Instructions for the task. Please write out all of the entries without altering anything.

Recorded data.
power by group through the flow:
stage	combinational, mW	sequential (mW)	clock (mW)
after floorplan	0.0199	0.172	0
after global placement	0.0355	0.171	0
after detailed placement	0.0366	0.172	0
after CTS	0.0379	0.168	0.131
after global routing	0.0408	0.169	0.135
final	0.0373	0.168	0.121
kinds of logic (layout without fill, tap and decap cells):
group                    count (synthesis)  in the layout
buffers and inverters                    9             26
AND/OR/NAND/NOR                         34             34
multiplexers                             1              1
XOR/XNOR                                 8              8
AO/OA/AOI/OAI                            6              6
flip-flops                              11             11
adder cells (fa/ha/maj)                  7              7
**config.mk**
```make
export PLATFORM = sky130hd
export DESIGN_NAME = spi_xfer_ctrl
export DESIGN_NICKNAME = d
export VERILOG_FILES = /design/src/rtl/spi_seq_pkg.sv /design/src/rtl/spi_shift_engine.sv /design/src/rtl/spi_burst_seq.sv /design/src/rtl/spi_cs_drive.sv /design/src/rtl/spi_xfer_ctrl.sv
export SDC_FILE = /design/constraint.sdc
export NUM_CORES = 1
export LEC_CHECK = 0
export CAP_MARGIN = 20
export CELL_PAD_IN_SITES_DETAIL_PLACEMENT = 1
export CELL_PAD_IN_SITES_GLOBAL_PLACEMENT = 1
export CORE_MARGIN = 1.5
export CORE_UTILIZATION = 34
export CTS_CLUSTER_DIAMETER = 150
export DETAILED_ROUTE_END_ITERATION = 16
export GPL_ROUTABILITY_DRIVEN = 1
export GPL_TIMING_DRIVEN = 0
export PLACE_DENSITY = 0.86
export SETUP_SLACK_MARGIN = 0.2
export SLEW_MARGIN = 20
export SYNTH_ARGS = -nofsm -noshare
export SYNTH_HDL_FRONTEND = slang
export SYNTH_SLANG_ARGS = --single-unit
```
**constraint.sdc**
```tcl
create_clock -name clk_i -period 1.7 [get_ports clk_i]
set_input_delay 0.34 -clock clk_i [delete_from_list [all_inputs] [get_ports clk_i]]
set_output_delay 0.34 -clock clk_i [all_outputs]
set_load 0.05 [all_outputs]
```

Answer space.
power by group through the flow:
stage	combinational, mW	sequential (mW)	clock (mW)
after floorplan	0.0199	0.172	0
after global placement	0.0355	0.171	0
after detailed placement	0.0366	0.172	0
after CTS	0.0379	0.168	0.131
after global routing	0.0408	0.169	0.135
final	0.0373	0.168	0.121
kinds of logic (layout without fill, tap and decap cells):
group                    count (synthesis)  in the layout
buffers and inverters                    9             26
AND/OR/NAND/NOR                         34             34
multiplexers                             1              1
XOR/XNOR                                 8              8
AO/OA/AOI/OAI                            6              6
flip-flops                              11             11
adder cells (fa/ha/maj)                  7              7
**config.mk**
```make
export PLATFORM = sky130hd
export DESIGN_NAME = spi_xfer_ctrl
export DESIGN_NICKNAME = d
export VERILOG_FILES = /design/src/rtl/spi_seq_pkg.sv /design/src/rtl/spi_shift_engine.sv /design/src/rtl/spi_burst_seq.sv /design/src/rtl/spi_cs_drive.sv /design/src/rtl/spi_xfer_ctrl.sv
export SDC_FILE = /design/constraint.sdc
export NUM_CORES = 1
export LEC_CHECK = 0
export CAP_MARGIN = 20
export CELL_PAD_IN_SITES_DETAIL_PLACEMENT = 1
export CELL_PAD_IN_SITES_GLOBAL_PLACEMENT = 1
export CORE_MARGIN = 1.5
export CORE_UTILIZATION = 34
export CTS_CLUSTER_DIAMETER = 150
export DETAILED_ROUTE_END_ITERATION = 16
export GPL_ROUTABILITY_DRIVEN = 1
export GPL_TIMING_DRIVEN = 0
export PLACE_DENSITY = 0.86
export SETUP_SLACK_MARGIN = 0.2
export SLEW_MARGIN = 20
export SYNTH_ARGS = -nofsm -noshare
export SYNTH_HDL_FRONTEND = slang
export SYNTH_SLANG_ARGS = --single-unit
```
**constraint.sdc**
```tcl
create_clock -name clk_i -period 1.7 [get_ports clk_i]
set_input_delay 0.34 -clock clk_i [delete_from_list [all_inputs] [get_ports clk_i]]
set_output_delay 0.34 -clock clk_i [all_outputs]
set_load 0.05 [all_outputs]
```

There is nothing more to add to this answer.